Many of Rossini’s most fiendishly embellished arias for mezzo-soprano were written for his own wife, Spanish singer Isabella Colbran. In fact, from 1815 until 1823, when her vocal powers had faded, almost all his major operas were created around her. Now another diva, the American mezzo Joyce DiDonato, has taken up the Colbran challenge and given us a thrilling recital of some of the key arias of this period, from Armida, La Donna del Lago, Maometto II, Elisabetta, Regina d’Inghilterra, Semiramide, Otello and Armida

While Joyce DiDonato is the undoubted star of this recording, she is given fine partnership by orchestra and chorus, and by tenors Lawrence Brownlee, Corrado Amici and Carlo Putelli, and soprano Roberta de Nicola. 

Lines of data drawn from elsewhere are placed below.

File: src/rtl/lcd_reader_if.sv
// Request/response and LCD bus signals for the HD44780 read-side controller.
// The master side is the requester plus the LCD data bus; the slave side is lcd_reader.
interface lcd_reader_if;
  logic       req;
  logic       req_rs;
  logic       busy_wait;
  logic       ready;
  logic       done;
  logic       timeout;
  logic [7:0] rd_data;
  logic       busy_flag;
  logic [6:0] addr_cnt;
  logic       lcd_rw;
  logic       lcd_rs;
  logic       lcd_en;
  logic [7:0] lcd_data_in;

  modport master (
    output req, req_rs, busy_wait, lcd_data_in,
    input  ready, done, timeout, rd_data, busy_flag, addr_cnt, lcd_rw, lcd_rs, lcd_en
  );

  modport slave (
    input  req, req_rs, busy_wait, lcd_data_in,
    output ready, done, timeout, rd_data, busy_flag, addr_cnt, lcd_rw, lcd_rs, lcd_en
  );
endinterface

File: src/rtl/lcd_reader.sv
// Timed HD44780 read cycles: returns the busy-flag/address byte or a data byte,
// optionally polling the busy flag until it clears or MAX_POLLS reads are spent.
module lcd_reader #(
  parameter int SETUP_CYC   = 2,
  parameter int EN_HIGH_CYC = 25,
  parameter int HOLD_CYC    = 2,
  parameter int MAX_POLLS   = 1000
) (
  input logic        clk,
  input logic        reset,
  lcd_reader_if.slave bus
);

  typedef enum logic [1:0] {IDLE, SETUP, EN_HIGH, HOLD} state_t;

  localparam int MAX_CYC = (EN_HIGH_CYC > SETUP_CYC) ?
                           ((EN_HIGH_CYC > HOLD_CYC) ? EN_HIGH_CYC : HOLD_CYC) :
                           ((SETUP_CYC > HOLD_CYC) ? SETUP_CYC : HOLD_CYC);
  localparam int CNT_W  = $clog2(MAX_CYC + 1);
  localparam int POLL_W = $clog2(MAX_POLLS + 1);

  localparam logic [CNT_W-1:0]  SETUP_LD = CNT_W'(SETUP_CYC - 1);
  localparam logic [CNT_W-1:0]  EN_LD    = CNT_W'(EN_HIGH_CYC - 1);
  localparam logic [CNT_W-1:0]  HOLD_LD  = CNT_W'(HOLD_CYC - 1);
  localparam logic [POLL_W-1:0] POLL_MAX = POLL_W'(MAX_POLLS);

  state_t             state_q, state_d;
  logic [CNT_W-1:0]   cnt_q, cnt_d;
  logic [POLL_W-1:0]  poll_q, poll_d;
  logic               rs_q, rs_d;
  logic               bw_q, bw_d;
  logic               en_q, en_d;
  logic               ready_q, ready_d;
  logic               done_q, done_d;
  logic               timeout_q, timeout_d;
  logic [7:0]         rd_data_q, rd_data_d;
  logic               bf_q, bf_d;
  logic [6:0]         ac_q, ac_d;
  logic               last_cyc;
  logic               poll_again;

  assign last_cyc = (cnt_q == '0);
  // bf_q already holds this read's capture when RS=0, so it decides the re-poll.
  assign poll_again = !rs_q && bw_q && bf_q && (poll_q < POLL_MAX);

  always_comb begin
    // NOTE: every _d gets a default first so no path through the case infers a latch.
    state_d   = state_q;
    cnt_d     = cnt_q;
    poll_d    = poll_q;
    rs_d      = rs_q;
    bw_d      = bw_q;
    en_d      = en_q;
    ready_d   = ready_q;
    done_d    = 1'b0;
    timeout_d = timeout_q;
    rd_data_d = rd_data_q;
    bf_d      = bf_q;
    ac_d      = ac_q;

    case (state_q)
      IDLE: begin
        ready_d = 1'b1;
        if (bus.req) begin
          rs_d      = bus.req_rs;
          bw_d      = bus.busy_wait;
          poll_d    = '0;
          timeout_d = 1'b0;
          ready_d   = 1'b0;
          cnt_d     = SETUP_LD;
          state_d   = SETUP;
        end
      end
      SETUP: begin
        if (last_cyc) begin
          en_d    = 1'b1;
          cnt_d   = EN_LD;
          state_d = EN_HIGH;
        end else begin
          cnt_d = cnt_q - CNT_W'(1);
        end
      end
      EN_HIGH: begin
        if (last_cyc) begin
          // Capture on the same edge that drops EN, while the LCD still drives the bus.
          rd_data_d = bus.lcd_data_in;
          if (!rs_q) begin
            bf_d   = bus.lcd_data_in[7];
            ac_d   = bus.lcd_data_in[6:0];
            poll_d = poll_q + POLL_W'(1);
          end
          en_d    = 1'b0;
          cnt_d   = HOLD_LD;
          state_d = HOLD;
        end else begin
          cnt_d = cnt_q - CNT_W'(1);
        end
      end
      HOLD: begin
        if (last_cyc) begin
          if (poll_again) begin
            cnt_d   = SETUP_LD;
            state_d = SETUP;
          end else begin
            done_d    = 1'b1;
            ready_d   = 1'b1;
            timeout_d = !rs_q && bw_q && bf_q;
            state_d   = IDLE;
          end
        end else begin
          cnt_d = cnt_q - CNT_W'(1);
        end
      end
      default: state_d = IDLE;
    endcase
  end

  // NOTE: state is updated with non-blocking assignments so every flop samples pre-edge values.
  always_ff @(posedge clk or posedge reset) begin
    if (reset) begin
      state_q   <= IDLE;
      cnt_q     <= '0;
      poll_q    <= '0;
      rs_q      <= 1'b0;
      bw_q      <= 1'b0;
      en_q      <= 1'b0;
      ready_q   <= 1'b1;
      done_q    <= 1'b0;
      timeout_q <= 1'b0;
      rd_data_q <= '0;
      bf_q      <= 1'b0;
      ac_q      <= '0;
    end else begin
      state_q   <= state_d;
      cnt_q     <= cnt_d;
      poll_q    <= poll_d;
      rs_q      <= rs_d;
      bw_q      <= bw_d;
      en_q      <= en_d;
      ready_q   <= ready_d;
      done_q    <= done_d;
      timeout_q <= timeout_d;
      rd_data_q <= rd_data_d;
      bf_q      <= bf_d;
      ac_q      <= ac_d;
    end
  end

  assign bus.ready     = ready_q;
  assign bus.done      = done_q;
  assign bus.timeout   = timeout_q;
  assign bus.rd_data   = rd_data_q;
  assign bus.busy_flag = bf_q;
  assign bus.addr_cnt  = ac_q;
  assign bus.lcd_rw    = 1'b1;
  assign bus.lcd_rs    = rs_q;
  assign bus.lcd_en    = en_q;

endmodule

File: src/flat_wrapper.sv
// flat-port wrapper written by rule: the top's interface ports become plain ports
module lcd_reader_flat 
#(
  parameter int SETUP_CYC   = 2,
  parameter int EN_HIGH_CYC = 25,
  parameter int HOLD_CYC    = 2,
  parameter int MAX_POLLS   = 1000
)
  (clk, reset, bus_req, bus_req_rs, bus_busy_wait, bus_lcd_data_in, bus_ready, bus_done, bus_timeout, bus_rd_data, bus_busy_flag, bus_addr_cnt, bus_lcd_rw, bus_lcd_rs, bus_lcd_en);
  lcd_reader_if bus_i ();
  input logic clk;
  input logic reset;
  input wire logic [$bits(bus_i.req)-1:0] bus_req;
  input wire logic [$bits(bus_i.req_rs)-1:0] bus_req_rs;
  input wire logic [$bits(bus_i.busy_wait)-1:0] bus_busy_wait;
  input wire logic [$bits(bus_i.lcd_data_in)-1:0] bus_lcd_data_in;
  output wire logic [$bits(bus_i.ready)-1:0] bus_ready;
  output wire logic [$bits(bus_i.done)-1:0] bus_done;
  output wire logic [$bits(bus_i.timeout)-1:0] bus_timeout;
  output wire logic [$bits(bus_i.rd_data)-1:0] bus_rd_data;
  output wire logic [$bits(bus_i.busy_flag)-1:0] bus_busy_flag;
  output wire logic [$bits(bus_i.addr_cnt)-1:0] bus_addr_cnt;
  output wire logic [$bits(bus_i.lcd_rw)-1:0] bus_lcd_rw;
  output wire logic [$bits(bus_i.lcd_rs)-1:0] bus_lcd_rs;
  output wire logic [$bits(bus_i.lcd_en)-1:0] bus_lcd_en;
  assign bus_i.req = bus_req;
  assign bus_i.req_rs = bus_req_rs;
  assign bus_i.busy_wait = bus_busy_wait;
  assign bus_i.lcd_data_in = bus_lcd_data_in;
  assign bus_ready = bus_i.ready;
  assign bus_done = bus_i.done;
  assign bus_timeout = bus_i.timeout;
  assign bus_rd_data = bus_i.rd_data;
  assign bus_busy_flag = bus_i.busy_flag;
  assign bus_addr_cnt = bus_i.addr_cnt;
  assign bus_lcd_rw = bus_i.lcd_rw;
  assign bus_lcd_rs = bus_i.lcd_rs;
  assign bus_lcd_en = bus_i.lcd_en;
  lcd_reader #(.SETUP_CYC(SETUP_CYC), .EN_HIGH_CYC(EN_HIGH_CYC), .HOLD_CYC(HOLD_CYC), .MAX_POLLS(MAX_POLLS)) u_core (.clk(clk), .reset(reset), .bus(bus_i));
endmodule
File: config.mk
export PLATFORM = sky130hd
export DESIGN_NAME = lcd_reader_flat
export DESIGN_NICKNAME = d
export VERILOG_FILES = /design/src/rtl/lcd_reader_if.sv /design/src/rtl/lcd_reader.sv /design/src/flat_wrapper.sv
export SDC_FILE = /design/constraint.sdc
export NUM_CORES = 1
export LEC_CHECK = 0
export BUFFER_PORTS_ARGS = -buffer_cell sky130_fd_sc_hd__buf_2
export CORE_ASPECT_RATIO = 2
export CORE_MARGIN = 3
export CORE_UTILIZATION = 55
export DETAILED_ROUTE_END_ITERATION = 8
export GPL_ROUTABILITY_DRIVEN = 0
export GPL_TIMING_DRIVEN = 0
export PLACE_DENSITY = 0.76
export SETUP_SLACK_MARGIN = 0.5
export SYNTH_ARGS = -nofsm -noshare
export SYNTH_HDL_FRONTEND = slang
export SYNTH_SLANG_ARGS = --single-unit
File: constraint.sdc
create_clock -name clk -period 3.9 [get_ports clk]
set_input_delay 1.17 -clock clk [delete_from_list [all_inputs] [get_ports clk]]
set_output_delay 1.17 -clock clk [all_outputs]
set_load 0.1 [all_outputs]
==> results of run 1 <==
[synth_stat cells (all sizes together) (2+ instances only)]
cell type | count | share of area, %
dfrtp | 38 | 48
mux2 | 19 | 11
o21ai | 13 | 3.3
a21oi | 12 | 3.0
nand2 | 11 | 2.2
nor2 | 8 | 1.5
ha | 7 | 4.4
inv | 7 | 1.3
nand3 | 6 | 1.5
nor3 | 5 | 1.3
o31ai | 5 | 1.9
nor4 | 4 | 1.3
or2 | 4 | 1.3
or4 | 4 | 1.5
a21o | 3 | 1.1
buf | 3 | 0.89
clkbuf | 3 | 0.57
nand2b | 3 | 0.95
or3 | 3 | 0.95
a22o | 2 | 0.89
mux2i | 2 | 1.0
nor3b | 2 | 0.76
o211ai | 2 | 0.76
[final timing paths]
kind                                                    from                                  to  slack (ns)  depth (start not counted)
max                             u_core.bus.ready$_DFFE_PP1P_                           bus_ready        1.48                          1
min                        u_core.bus.rd_data[1]$_DFFE_PP0P_   u_core.bus.rd_data[1]$_DFFE_PP0P_        0.51                          1
max reg2reg                    u_core.state_q[0]$_DFFE_PP0P_  u_core.bus.addr_cnt[1]$_DFFE_PP0P_        1.64                          7
min reg2reg                u_core.bus.rd_data[1]$_DFFE_PP0P_   u_core.bus.rd_data[1]$_DFFE_PP0P_        0.51                          1
max in group asynchronous                              reset  u_core.bus.addr_cnt[2]$_DFFE_PP0P_        2.39                          2
min in group asynchronous                              reset        u_core.poll_q[5]$_DFFE_PP0P_        1.01                          2
[logic make-up after synthesis]
logic type | after synthesis | synth area share [%]
multiplexers | 21 | 11.87
other | 1 | 0.1902
adder cells (fa/ha/maj) | 7 | 4.441
buffers and inverters | 13 | 2.792
flip-flops | 39 | 49.56
AND/OR/NAND/NOR | 57 | 17.01
AO/OA/AOI/OAI | 44 | 14.15
[registers in the layout, summed over array words and instances, names as in the netlist, 2 cells and up]
name                 count
u_core.state_q           2
u_core.bus.addr_cnt      7
u_core.cnt_q             5
u_core.poll_q           10
u_core.bus.rd_data       8
[layout by cell type (no fill, tap or decap), types with 2 or more instances in the layout]
cell type	synthesis	final
o211ai_1	2	2
o31ai_1	5	5
a22o_1	2	2
dfrtp_1	38	38
o21ai_0	13	13
or3_1	3	3
mux2_2	19	19
nand2b_1	3	3
inv_1	7	6
nor4_1	4	4
nand2_1	10	10
nor2_1	8	8
clkbuf_8	0	7
nor3_1	5	5
or4_1	4	4
nand3_1	6	6
clkbuf_1	3	4
nor3b_1	2	2
mux2i_1	2	2
ha_1	7	7
a21o_1	3	3
or2_2	4	4
a21oi_1	12	12
buf_2	2	35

Joyce DiDonato, acclaimed widely as one of the finest mezzos performing today, is probably giving us these arias at a level Rossini could only have dreamed of, for although Isabella Colbran inspired them, her own voice was in steep decline in the latter years of her career. But fading or not, the partnership of Rossini and his muse did give us some of the composer’s most exciting writing. Often flamboyant, sometimes deeply sensitive, but always vibrant, these terrific arias would stretch any mezzo, but Joyce DiDonato seems to surmount all their challenges with ease. She has a lush, radiant voice which just wraps the listener with beauty.